== run 1 ==
==> flow/design.v (excerpt) <==
module breakout(
    input  clk,
    input  rst,
    input  rota,
    input  rotb,
    input  de,
    output red,
    output green,
    output blue,
    output hsync,
    output vsync
    );
wire [9:0] xpos;
wire [9:0] ypos;
signal_generator signal_generator_inst(clk, rst, hsync, vsync, xpos, ypos);
game game_inst(clk, rst, xpos, ypos, ~rota, ~rotb, ~de, red, green, blue);
endmodule
For scale: roughly 1300 cells after synthesis, about 10 I/O pins, about 11000 sq um of cells after synthesis.
clock: 18.1 ns
lec_check: 0
abc_area: 0
cap_margin: 20
core_margin: 2
core_utilization: 31
cts_cluster_diameter: 400
cts_cluster_size: 93
gpl_routability_driven: 1
gpl_timing_driven: 1
place_density: 0.5
setup_slack_margin: 1.39
slew_margin: 25
tns_end_percent: 15
run.sh (not shown) runs the stock make flow with config.mk's settings and CLKGATE_MAP_FILE=.
[inputs] run 2 vs run 1
--- a/flow/config.mk
+++ b/flow/config.mk
@@ -9,11 +9,11 @@
 export CAP_MARGIN = 20
 export CORE_MARGIN = 2
-export CORE_UTILIZATION = 31
-export CTS_CLUSTER_DIAMETER = 400
-export CTS_CLUSTER_SIZE = 93
+export CORE_UTILIZATION = 71
+export CTS_CLUSTER_DIAMETER = 256
+export CTS_CLUSTER_SIZE = 54
 export GPL_ROUTABILITY_DRIVEN = 1
 export GPL_TIMING_DRIVEN = 1
-export PLACE_DENSITY = 0.5
+export MAX_ROUTING_LAYER = met4
+export PLACE_DENSITY = 0.65
 export SETUP_SLACK_MARGIN = 1.39
 export SLEW_MARGIN = 25
-export TNS_END_PERCENT = 15
==> flow/constraint.sdc <==
create_clock -name core_clock -period 9.27 [get_ports {clk}]
set_input_delay 1.8540 -clock core_clock [delete_from_list [all_inputs] [get_ports {clk}]]
set_output_delay 1.8540 -clock core_clock [all_outputs]
set_load 0.01 [all_outputs]
==> results <==
Every stage of the flow completed for run 2, and the final layout passed the timing, DRC and antenna checks.
Run 2 improves on run 1 in wire length of the first global-routing pass.
Diff run 1 -> run 2: utilization of the core after routing now larger, overall global routing resource usage now larger, detailed route wirelength on metal2 now smaller, final critical-path share of the clock period now larger, number of fill cells in the layout now smaller.
Run 2 ended with more worst clock skew than run 1.
Run 1 has higher minimum setup slack in the final design than run 2.
[run 2] power rose 100% relative to run 1
Going from run 1 to run 2, slew at the pin closest to its max-slew limit shrinks by 0.081 ns.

____________________

(WORK INSTRUCTIONS) What is asked for is an exact copy of the lines above from the one containing "setup_slack_margin: 1.39" through the one containing "export SLEW_MARGIN = 25", and only those.

(COMPLETED EXERCISE)
setup_slack_margin: 1.39
slew_margin: 25
tns_end_percent: 15
run.sh (not shown) runs the stock make flow with config.mk's settings and CLKGATE_MAP_FILE=.
[inputs] run 2 vs run 1
--- a/flow/config.mk
+++ b/flow/config.mk
@@ -9,11 +9,11 @@
 export CAP_MARGIN = 20
 export CORE_MARGIN = 2
-export CORE_UTILIZATION = 31
-export CTS_CLUSTER_DIAMETER = 400
-export CTS_CLUSTER_SIZE = 93
+export CORE_UTILIZATION = 71
+export CTS_CLUSTER_DIAMETER = 256
+export CTS_CLUSTER_SIZE = 54
 export GPL_ROUTABILITY_DRIVEN = 1
 export GPL_TIMING_DRIVEN = 1
-export PLACE_DENSITY = 0.5
+export MAX_ROUTING_LAYER = met4
+export PLACE_DENSITY = 0.65
 export SETUP_SLACK_MARGIN = 1.39
 export SLEW_MARGIN = 25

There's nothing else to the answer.